I also don't give a rat's tail if this Bishop disagrees with me. He could run around in a tutu and ruby slippers calling after Toto for what I care. Where I do care is that his actions endanger the lives of women and I intend on learning how many women have died in Catholic Hospitals of "natural causes" when an emergency abortion could have saved their lives.

If you feel like some fun reading, you might want to check out the abortion laws in the Philippines, Chile, and Nicaragua, among others. This is what happens in Catholic Theocracies. Abortions are forbidden in absolutely all circumstances. The Catholic Church in these countries has been a vocal opponent of lessening abortion restrictions under any circumstances. This is why 12% of all maternal deaths in the Philippines were due to unsafe abortions.

There is no law in the Philippines that expressly authorizes abortions in order to save the woman's life; and the general provisions which do penalize abortion make no qualifications if the woman's life is endangered. It may be argued that an abortion to save the mother's life could be classified as a justifying circumstance (duress as opposed to self-defense) that would bar criminal prosecution under the Revised Penal Code. However, this has yet to be adjudicated by the Philippine Supreme Court.

http://en.wikipedia.org/wiki/Abortion_i ... hilippines

So, why do all of these Catholic countries - and only Catholic countries - get it so wrong when it comes to providing abortion in order to save a woman's life? I'm guessing it's because the Catholic Church approves of such measures.

Edited to add this:

Family physician Debra Stulberg, M.D., was completing her residency in 2004 when West Suburban Medical Center in Oak Park, Illinois, was acquired by the large Catholic system Resurrection Health Care. "They assured us that patient care would be unaffected," Dr. Stulberg says. "But then I got to see the reality." The doctor was struck by the hoops women had to jump through to get basic care. "One of my patients was a mother of four who had wanted a tubal ligation at delivery but was turned down," she says. "When I saw her not long afterward, she was pregnant with unwanted twins."
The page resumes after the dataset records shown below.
===== config.mk =====
export PLATFORM = sky130hd
export DESIGN_NAME = icu_capture
export DESIGN_NICKNAME = d
export VERILOG_FILES = /design/src/rtl/icu_pkg.sv /design/src/rtl/icu_sync.sv /design/src/rtl/icu_filter.sv /design/src/rtl/icu_edge.sv /design/src/rtl/icu_capture.sv
export SDC_FILE = /design/constraint.sdc
export NUM_CORES = 1
export LEC_CHECK = 0
export BUFFER_PORTS_ARGS = -buffer_cell sky130_fd_sc_hd__buf_2
export CAP_MARGIN = 25
export CORE_MARGIN = 1.5
export CORE_UTILIZATION = 49
export DETAILED_ROUTE_END_ITERATION = 16
export PLACE_DENSITY = 0.85
export SLEW_MARGIN = 20
export SYNTH_ARGS = -nofsm -noshare
export SYNTH_HDL_FRONTEND = slang
export SYNTH_HIERARCHICAL = 1
export SYNTH_SLANG_ARGS = --single-unit
export TNS_END_PERCENT = 30

===== constraint.sdc =====
create_clock -name clk_i -period 4.16 [get_ports clk_i]
set_input_delay 0.624 -clock clk_i [delete_from_list [all_inputs] [get_ports clk_i]]
set_output_delay 0.624 -clock clk_i [all_outputs]
set_load 0.05 [all_outputs]

===== src/rtl/icu_pkg.sv =====
package icu_pkg;
  typedef enum logic {
    EDGE_FALL = 1'b0,
    EDGE_RISE = 1'b1
  } edge_sel_e;
endpackage


===== src/rtl/icu_sync.sv =====
module icu_sync #(
  parameter int STAGES = 2
) (
  input  logic clk_i,
  input  logic rst_ni,
  input  logic d_i,
  output logic q_o
);
  logic [STAGES-1:0] ff_q;

  for (genvar g = 0; g < STAGES; g++) begin : g_stage
    if (g == 0) begin : g_first
      always_ff @(posedge clk_i or negedge rst_ni)
        if (!rst_ni) ff_q[0] <= 1'b0;
        else         ff_q[0] <= d_i;
    end else begin : g_next
      always_ff @(posedge clk_i or negedge rst_ni)
        if (!rst_ni) ff_q[g] <= 1'b0;
        else         ff_q[g] <= ff_q[g-1];
    end
  end

  assign q_o = ff_q[STAGES-1];
endmodule


===== src/rtl/icu_filter.sv =====
module icu_filter #(
  parameter int LEN = 4
) (
  input  logic clk_i,
  input  logic rst_ni,
  input  logic d_i,
  input  logic en_i,
  output logic q_o
);
  localparam int HistW = LEN - 1;

  logic [HistW-1:0] hist_q;
  logic [LEN-1:0]   win;
  logic             filt_q;

  // current sample plus LEN-1 previous ones
  assign win = {hist_q, d_i};

  always_ff @(posedge clk_i or negedge rst_ni) begin
    if (!rst_ni) begin
      hist_q <= '0;
      filt_q <= 1'b0;
    end else begin
      hist_q <= win[HistW-1:0];
      if (&win)       filt_q <= 1'b1;
      else if (~|win) filt_q <= 1'b0;
    end
  end

  assign q_o = en_i ? filt_q : d_i;
endmodule


===== src/rtl/icu_edge.sv =====
module icu_edge
  import icu_pkg::*;
(
  input  logic clk_i,
  input  logic rst_ni,
  input  logic level_i,
  input  logic rise_i,
  output logic stb_o
);
  logic      prev_q;
  edge_sel_e sel;

  assign sel = edge_sel_e'(rise_i);

  always_ff @(posedge clk_i or negedge rst_ni)
    if (!rst_ni) prev_q <= 1'b0;
    else         prev_q <= level_i;

  always_comb begin
    unique case (sel)
      EDGE_RISE: stb_o = level_i & ~prev_q;
      default:   stb_o = ~level_i & prev_q;
    endcase
  end
endmodule


===== src/rtl/icu_capture.sv =====
module icu_capture #(
  parameter int CNT_W       = 16,
  parameter int SYNC_STAGES = 2,
  parameter int FILT_LEN    = 4
) (
  input  logic             clk_i,
  input  logic             rst_ni,
  input  logic             pin_i,
  input  logic             filt_en_i,
  input  logic             edge_rise_i,
  input  logic             top_mode_i,
  input  logic [CNT_W-1:0] count_i,
  input  logic             wr_en_i,
  input  logic [CNT_W-1:0] wr_data_i,
  input  logic             flag_clr_i,
  output logic [CNT_W-1:0] cap_o,
  output logic             flag_o
);
  logic pin_sync;
  logic level;
  logic cap_stb;
  logic do_cap;
  logic do_wr;

  icu_sync #(.STAGES(SYNC_STAGES)) u_sync (
    .clk_i (clk_i),
    .rst_ni(rst_ni),
    .d_i   (pin_i),
    .q_o   (pin_sync)
  );

  icu_filter #(.LEN(FILT_LEN)) u_filter (
    .clk_i (clk_i),
    .rst_ni(rst_ni),
    .d_i   (pin_sync),
    .en_i  (filt_en_i),
    .q_o   (level)
  );

  icu_edge u_edge (
    .clk_i  (clk_i),
    .rst_ni (rst_ni),
    .level_i(level),
    .rise_i (edge_rise_i),
    .stb_o  (cap_stb)
  );

  // register acts as period limit in top mode: no capture, writable
  assign do_cap = cap_stb & ~top_mode_i;
  assign do_wr  = wr_en_i & top_mode_i;

  always_ff @(posedge clk_i or negedge rst_ni) begin
    if (!rst_ni) begin
      cap_o  <= '0;
      flag_o <= 1'b0;
    end else begin
      if (do_wr)       cap_o <= wr_data_i;
      else if (do_cap) cap_o <= count_i;
      if (do_cap)          flag_o <= 1'b1;
      else if (flag_clr_i) flag_o <= 1'b0;
    end
  end
endmodule


==> impl_metrics.toml <==
[cts]
cts_resized = 0
cts_tree = "built"
cts.hold.buffers_added = 0
clk_pin_slew_ns = 0.12
insertion_delay_ns = 0.30
postCtsSetupBuffers = 0
cts.sinks = 24
clockBufferDepth = 2
cts_max_level = 1
cts_root_buf = "clkbuf_4"
numCtsBuffers = 3

[detailed_routing]
wl_per_cell_um = 14.30
routed_wl_um = 2431
ant_nets = 0
drt_iter0_drc = 3
first_pass_iters = 2
vias_per_cell = 5.171
vias = 879
drc = 0

[floorplan]
die-area_um2 = 2825
die_x_um = 53.15
die_h_um = 53.15
pin_count = 57
initial_utilization_pct = 53.65
core_area_um2 = 2297
row_count = 17

[run_status]
status = "complete, no violations"

[final_layout]
area_delta_synth_final_pct = 22.34
final_util_pct = 65.63
fillerInstances = 191
finalInstanceArea_um2 = 1508
finalNonFillerCells = 170
antenna_cells = 0
final_layout_size_suffix_gt1_share_pct = 44.37
nets = 184

[timing]
slew_headroom_pct = 63.08
skew_ns = 0.004285
max_freq_mhz = 497.3
finalSetupViolCount = 0
period_share_pct = 48.34
hold_viol = 0
setup-tns-final_ns = 0
setup_slack_ns = 2.149
rsz0062_at_grt = "false"
fin_crit_ns = 2.011
drv_slew = 0
worst_pin_slew_ns = 0.5537
hold_slack_ns = 0.2792

[power_and_ir_drop]
pwr-share-seq_pct = 43.0
p_switching_mw = 0.3100
power.density_nw_per_um2 = 477.9
switching_share_pct = 43.02
peakVddDrop_v = 0.0002216
p_leak_nw = 0.7967
pwr-share-clk_pct = 13.3
p_int_mw = 0.4105
combPwrFrac_pct = 43.7
power_mw = 0.7205

[placed_design]
place_area_um2 = 1485
dp.cells = 167
gp_congestion = 0.6889
place.detailed.hpwl_um = 1862
numPortBuffers = 56
place_ws_ns = 1.811

[global_route]
grt_max_degree = 25
grt_pass1_vias = 894
gr-total-overflow = 0
grt_pass1_wl_um = 3746
antenna_found_initial = 0
gr-usage-all-layers_pct = 18.55

[yosys]
synth_top_cell_area_share_pct = 48.73
synth_area_um2 = 1232
synth_top_cell_by_area = "dfrtp_1"
ys_types = 14
synthTopCellsByArea = "dfrtp_1 (49%), mux2i_1 (39%), buf_12 (3.2%), buf_6 (1.8%), o41ai_2 (1.3%)"
syn_nets = 128
ys_warn_count = 6
synth-seq-cells = 24
syn-instance-count = 88
avgSynthCellArea_um2 = 14.00
yosysSeqAreaShare_pct = 48.73

[critical_path]
startpoint_type = "primary input"
crit_type = "in2reg"
r2r_slack_ns = 2.16
cp.arrival_ns = 2.18
cp.required_ns = 4.33
crit_path_max_fanout = 10
endpoint_kind = "flop"

[run]
cap_violations = 0

[hold_path]
hold_path_class = "in2async"
-- layout by cell type (no fill, tap or decap) --
master	synthesis	layout
nand2b_1	1	1
dfrtp_1	24	24
buf_8	0	1
clkbuf_4	0	3
o41ai_2	1	1
inv_1	2	2
nand4_1	1	1
mux2_2	1	1
buf_2	0	56
o21ai_2	1	1
nand3b_1	1	1
mux2i_1	48	48
o22ai_1	1	1
nand2_1	1	1
-- power by group through the flow --
stage / Combinational (mW) / Sequential, mW / Clock, mW
after global placement: 0.306 / 0.311 / 0
after global routing: 0.335 / 0.316 / 0.111
final: 0.315 / 0.310 / 0.0962
after detailed placement: 0.318 / 0.313 / 0
after floorplan: 0.107 / 0.448 / 0
after CTS: 0.319 / 0.310 / 0.101
-- worst paths after layout --
path	to	cells past startpoint	start
max in group asynchronous	cap_o[0]	1	rst_ni
setup / recovery	cap_o[1]	7	filt_en_i
hold / removal	cap_o[11]	1	rst_ni
hold reg to reg	u_sync/q_o	0	u_sync/ff_q[0]
min in group clk_i	u_sync/q_o	0	u_sync/ff_q[0]
setup reg to reg	cap_o[1]	6	u_sync/q_o
-- synth_stat cells, drive strengths merged --
cell type	n
o41ai	1
nand4	1
o22ai	1
dfrtp	24
nand3b	1
inv	2
nand2	1
mux2	1
nand2b	1
mux2i	48
o21ai	1
buf	6
-- cell type report --
class	count	area (um2)	area share (%)
Multi-Input combinational cell	56	546.8	36.27
Timing Repair Buffer	57	295.3	19.58
Sequential cell	24	600.6	39.83
Inverter	2	7.507	0.4979
Tap cell	28	35.03	2.324
Clock buffer	3	22.52	1.494
-- critical path, cell delays in order --
cell	delay, ns
buf_2	0.08
mux2_2	0.34
nand2b_1	0.15
o21ai_2	0.45
buf_8	0.23
mux2i_1	0.20
mux2i_1	0.10
-- sequential cells by signal (all words and copies together) (netlist names) --
signal and flops:
u_filter/hist_q 3, u_sync/q_o 1, cap_o 16, u_filter/filt_q 1
u_edge/prev_q 1, u_sync/ff_q 1, flag_o 1
-- cell families after synthesis --
kind of cell | count (synthesis) | share of synthesized area (%)
mux | 49 | 39.90
buf+inv | 8 | 6.903
flops | 24 | 48.73
compound gates | 3 | 2.539
simple gates | 4 | 1.930
-- per-layer routing --
| metal | GRT usage [%] | wire length (um) | part of all wire [%] | up-vias |
|---|---|---|---|---|
| met3 | 3.107 | 163 | 6.7 | 2 |
| met1 | 22.57 | 1078 | 44 | 420 |
| li1 | - | - | - | 427 |
| met5 | 0 | 0 | 0 | - |
| met2 | 32.29 | 1174 | 48 | 30 |
| met4 | 7.692 | 16 | 0.66 | 0 |
Power figures use the tool's default switching activity.
## src/rtl/pkd_pkg.sv

```systemverilog
package pkd_pkg;

  typedef enum logic [1:0] {
    LW_8  = 2'd0,
    LW_16 = 2'd1,
    LW_32 = 2'd2
  } lane_w_e;

  typedef enum logic [1:0] {
    OV_WRAP = 2'd0,
    OV_SSAT = 2'd1,
    OV_USAT = 2'd2
  } ovf_e;

  typedef struct packed {
    logic    legal;
    logic    sub;
    lane_w_e width;
    ovf_e    ovf;
  } op_ctl_t;

  localparam int unsigned NUM_WIDTHS = 3;
  localparam int unsigned MIN_LANE_W = 8;

endpackage

```

## src/rtl/pkd_decode.sv

```systemverilog
module pkd_decode
  import pkd_pkg::*;
(
  input  logic [7:0] opcode,
  output op_ctl_t    ctl
);

  always_comb begin
    ctl = '{legal: 1'b1, sub: 1'b0, width: LW_8, ovf: OV_WRAP};
    case (opcode)
      8'hFC: begin ctl.width = LW_8;  end
      8'hFD: begin ctl.width = LW_16; end
      8'hFE: begin ctl.width = LW_32; end
      8'hF8: begin ctl.width = LW_8;  ctl.sub = 1'b1; end
      8'hF9: begin ctl.width = LW_16; ctl.sub = 1'b1; end
      8'hFA: begin ctl.width = LW_32; ctl.sub = 1'b1; end
      8'hEC: begin ctl.width = LW_8;  ctl.ovf = OV_SSAT; end
      8'hED: begin ctl.width = LW_16; ctl.ovf = OV_SSAT; end
      8'hE8: begin ctl.width = LW_8;  ctl.ovf = OV_SSAT; ctl.sub = 1'b1; end
      8'hE9: begin ctl.width = LW_16; ctl.ovf = OV_SSAT; ctl.sub = 1'b1; end
      8'hDC: begin ctl.width = LW_8;  ctl.ovf = OV_USAT; end
      8'hDD: begin ctl.width = LW_16; ctl.ovf = OV_USAT; end
      8'hD8: begin ctl.width = LW_8;  ctl.ovf = OV_USAT; ctl.sub = 1'b1; end
      8'hD9: begin ctl.width = LW_16; ctl.ovf = OV_USAT; ctl.sub = 1'b1; end
      default: begin ctl.legal = 1'b0; end
    endcase
  end

endmodule

```

## src/rtl/pkd_lane.sv

```systemverilog
module pkd_lane
  import pkd_pkg::*;
#(
  parameter int unsigned W = 8
) (
  input  logic [W-1:0] a,
  input  logic [W-1:0] b,
  input  logic         sub,
  input  ovf_e         ovf,
  output logic [W-1:0] y
);

  localparam logic [W-1:0] S_MAX = {1'b0, {(W-1){1'b1}}};
  localparam logic [W-1:0] S_MIN = {1'b1, {(W-1){1'b0}}};

  logic [W-1:0] b_eff;
  logic [W:0]   sum;
  logic         u_hit;
  logic         s_hit;

  // Subtraction as a + ~b + 1; the lane's own carry-in keeps it isolated.
  assign b_eff = sub ? ~b : b;
  assign sum   = {1'b0, a} + {1'b0, b_eff} + {{W{1'b0}}, sub};

  // Carry out on add, or no carry out (a borrow) on subtract.
  assign u_hit = sub ? ~sum[W] : sum[W];
  // Signed overflow: same-sign inputs give a result of the other sign.
  assign s_hit = (a[W-1] == b_eff[W-1]) && (sum[W-1] != a[W-1]);

  always_comb begin
    y = sum[W-1:0];
    case (ovf)
      OV_SSAT: if (s_hit) y = a[W-1] ? S_MIN : S_MAX;
      OV_USAT: if (u_hit) y = sub ? '0 : '1;
      default: y = sum[W-1:0];
    endcase
  end

endmodule

```

## src/rtl/pkd_datapath.sv

```systemverilog
module pkd_datapath
  import pkd_pkg::*;
#(
  parameter int unsigned DATA_W = 64
) (
  input  logic [DATA_W-1:0] a,
  input  logic [DATA_W-1:0] b,
  input  op_ctl_t           ctl,
  output logic [DATA_W-1:0] result
);

  logic [DATA_W-1:0] res_by_w [NUM_WIDTHS];

  for (genvar gw = 0; gw < NUM_WIDTHS; gw++) begin : g_width
    localparam int unsigned LW = MIN_LANE_W << gw;
    localparam int unsigned NL = DATA_W / LW;
    for (genvar gl = 0; gl < NL; gl++) begin : g_lane
      pkd_lane #(.W(LW)) u_lane (
        .a   (a[gl*LW +: LW]),
        .b   (b[gl*LW +: LW]),
        .sub (ctl.sub),
        .ovf (ctl.ovf),
        .y   (res_by_w[gw][gl*LW +: LW])
      );
    end
  end

  always_comb begin
    result = '0;
    if (ctl.legal) begin
      case (ctl.width)
        LW_8:    result = res_by_w[0];
        LW_16:   result = res_by_w[1];
        LW_32:   result = res_by_w[2];
        default: result = '0;
      endcase
    end
  end

endmodule

```

## src/rtl/pkd_ostage.sv

```systemverilog
module pkd_ostage #(
  parameter int unsigned DATA_W = 64
) (
  input  logic              clk,
  input  logic              rst_n,
  input  logic              in_valid,
  output logic              in_ready,
  input  logic [DATA_W-1:0] in_data,
  input  logic              in_flag,
  output logic              out_valid,
  input  logic              out_ready,
  output logic [DATA_W-1:0] out_data,
  output logic              out_flag
);

  logic take;

  assign in_ready = !out_valid || out_ready;
  assign take     = in_valid && in_ready;

  always_ff @(posedge clk or negedge rst_n) begin
    if (!rst_n) begin
      out_valid <= 1'b0;
    end else if (in_ready) begin
      out_valid <= in_valid;
    end
  end

  always_ff @(posedge clk) begin
    if (take) begin
      out_data <= in_data;
      out_flag <= in_flag;
    end
  end


  stall_hold_chk: assert property (@(posedge clk) disable iff (!rst_n)
    (out_valid && !out_ready) |=> (out_valid && $stable(out_data) && $stable(out_flag)));


  stall_block_chk: assert property (@(posedge clk) disable iff (!rst_n)
    (out_valid && !out_ready) |-> !in_ready);


  illegal_zero_chk: assert property (@(posedge clk) disable iff (!rst_n)
    (out_valid && out_flag) |-> (out_data == '0));

endmodule

```

## src/rtl/pkd_addsub.sv

```systemverilog
module pkd_addsub
  import pkd_pkg::*;
#(
  parameter int unsigned DATA_W = 64
) (
  input  logic              clk,
  input  logic              rst_n,
  input  logic              in_valid,
  output logic              in_ready,
  input  logic [7:0]        in_opcode,
  input  logic [DATA_W-1:0] in_a,
  input  logic [DATA_W-1:0] in_b,
  output logic              out_valid,
  input  logic              out_ready,
  output logic [DATA_W-1:0] out_result,
  output logic              out_illegal
);

  localparam int unsigned NBYTE = DATA_W / 8;

  op_ctl_t           ctl;
  logic [DATA_W-1:0] dp_res;

  pkd_decode u_dec (
    .opcode (in_opcode),
    .ctl    (ctl)
  );

  pkd_datapath #(.DATA_W(DATA_W)) u_dp (
    .a      (in_a),
    .b      (in_b),
    .ctl    (ctl),
    .result (dp_res)
  );

  pkd_ostage #(.DATA_W(DATA_W)) u_os (
    .clk       (clk),
    .rst_n     (rst_n),
    .in_valid  (in_valid),
    .in_ready  (in_ready),
    .in_data   (dp_res),
    .in_flag   (!ctl.legal),
    .out_valid (out_valid),
    .out_ready (out_ready),
    .out_data  (out_result),
    .out_flag  (out_illegal)
  );

  for (genvar gb = 0; gb < NBYTE; gb++) begin : g_chk

    usat_add_floor_chk: assert property (@(posedge clk) disable iff (!rst_n)
      (in_valid && in_opcode == 8'hDC) |-> (dp_res[gb*8 +: 8] >= in_a[gb*8 +: 8]));

    usat_sub_ceil_chk: assert property (@(posedge clk) disable iff (!rst_n)
      (in_valid && in_opcode == 8'hD8) |-> (dp_res[gb*8 +: 8] <= in_a[gb*8 +: 8]));

    ssat_add_sign_chk: assert property (@(posedge clk) disable iff (!rst_n)
      (in_valid && in_opcode == 8'hEC && !in_a[gb*8+7] && !in_b[gb*8+7])
        |-> !dp_res[gb*8+7]);
  end

endmodule

```
### src/rtl/vic_pkg.sv
package vic_pkg;
  typedef enum logic [1:0] {
    SRC_NONE = 2'd0,
    SRC_EXT  = 2'd1,
    SRC_TMR  = 2'd2
  } vic_src_e;

  // Place a handler address into the lowest bank by clearing the bank bit.
  function automatic logic [31:0] bank0_addr(input logic [31:0] a, input int bank_bit);
    logic [31:0] m;
    m = 32'd1 << bank_bit;
    return a & ~m;
  endfunction
endpackage
**config.mk**
```make
export PLATFORM = sky130hd
export DESIGN_NAME = wdt_settle_timer
export DESIGN_NICKNAME = d
export VERILOG_FILES = /design/src/rtl/wst_pkg.sv /design/src/rtl/wst_prescaler.sv /design/src/rtl/wst_ctrl.sv /design/src/rtl/wst_counter.sv /design/src/rtl/wdt_settle_timer.sv
export SDC_FILE = /design/constraint.sdc
export NUM_CORES = 1
export LEC_CHECK = 0
export ABC_AREA = 0
export BUFFER_PORTS_ARGS = -buffer_cell sky130_fd_sc_hd__buf_2
export CAP_MARGIN = 10
export CORE_ASPECT_RATIO = 0.5
export CORE_MARGIN = 2
export CORE_UTILIZATION = 40
export DETAILED_ROUTE_END_ITERATION = 7
export GPL_TIMING_DRIVEN = 0
export HOLD_SLACK_MARGIN = 0.05
export MAX_ROUTING_LAYER = met4
export PLACE_DENSITY = 0.68
export SLEW_MARGIN = 5
export SYNTH_ARGS = -nofsm -noshare
export SYNTH_HDL_FRONTEND = slang
export SYNTH_SLANG_ARGS = --single-unit
```
**constraint.sdc**
```tcl
create_clock -name clk -period 6.6 [get_ports clk]
set_clock_uncertainty 0.15 [all_clocks]
set_input_delay 0.33 -clock clk [delete_from_list [all_inputs] [get_ports clk]]
set_output_delay 0.33 -clock clk [all_outputs]
set_load 0.01 [all_outputs]
```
And in emergency scenarios, Dr. Stulberg says, the newly merged hospital did not offer standard-of-care treatments. In one case that made the local paper, a patient came in with an ectopic pregnancy: an embryo had implanted in her fallopian tube. Such an embryo has zero chance of survival and is a serious threat to the mother, as its growth can rupture the tube. The more invasive way to treat an ectopic is to surgically remove the tube. An alternative, generally less risky way is to administer methotrexate, a drug also used for cancer. It dissolves the pregnancy but spares the tube, preserving the women's fertility. "The doctor thought the noninvasive treatment was best," Dr. Stulberg recounts. But Catholic directives specify that even in an ectopic pregnancy, doctors cannot perform "a direct abortion"—which, the on-call ob/gyn reasoned, would nix the drug option. (Surgery, on the other hand, could be considered a lifesaving measure that indirectly kills the embryo, and may be permitted.) The doctor didn't wait to take it up with the hospital's ethical committee; she told the patient to check out and head to another ER.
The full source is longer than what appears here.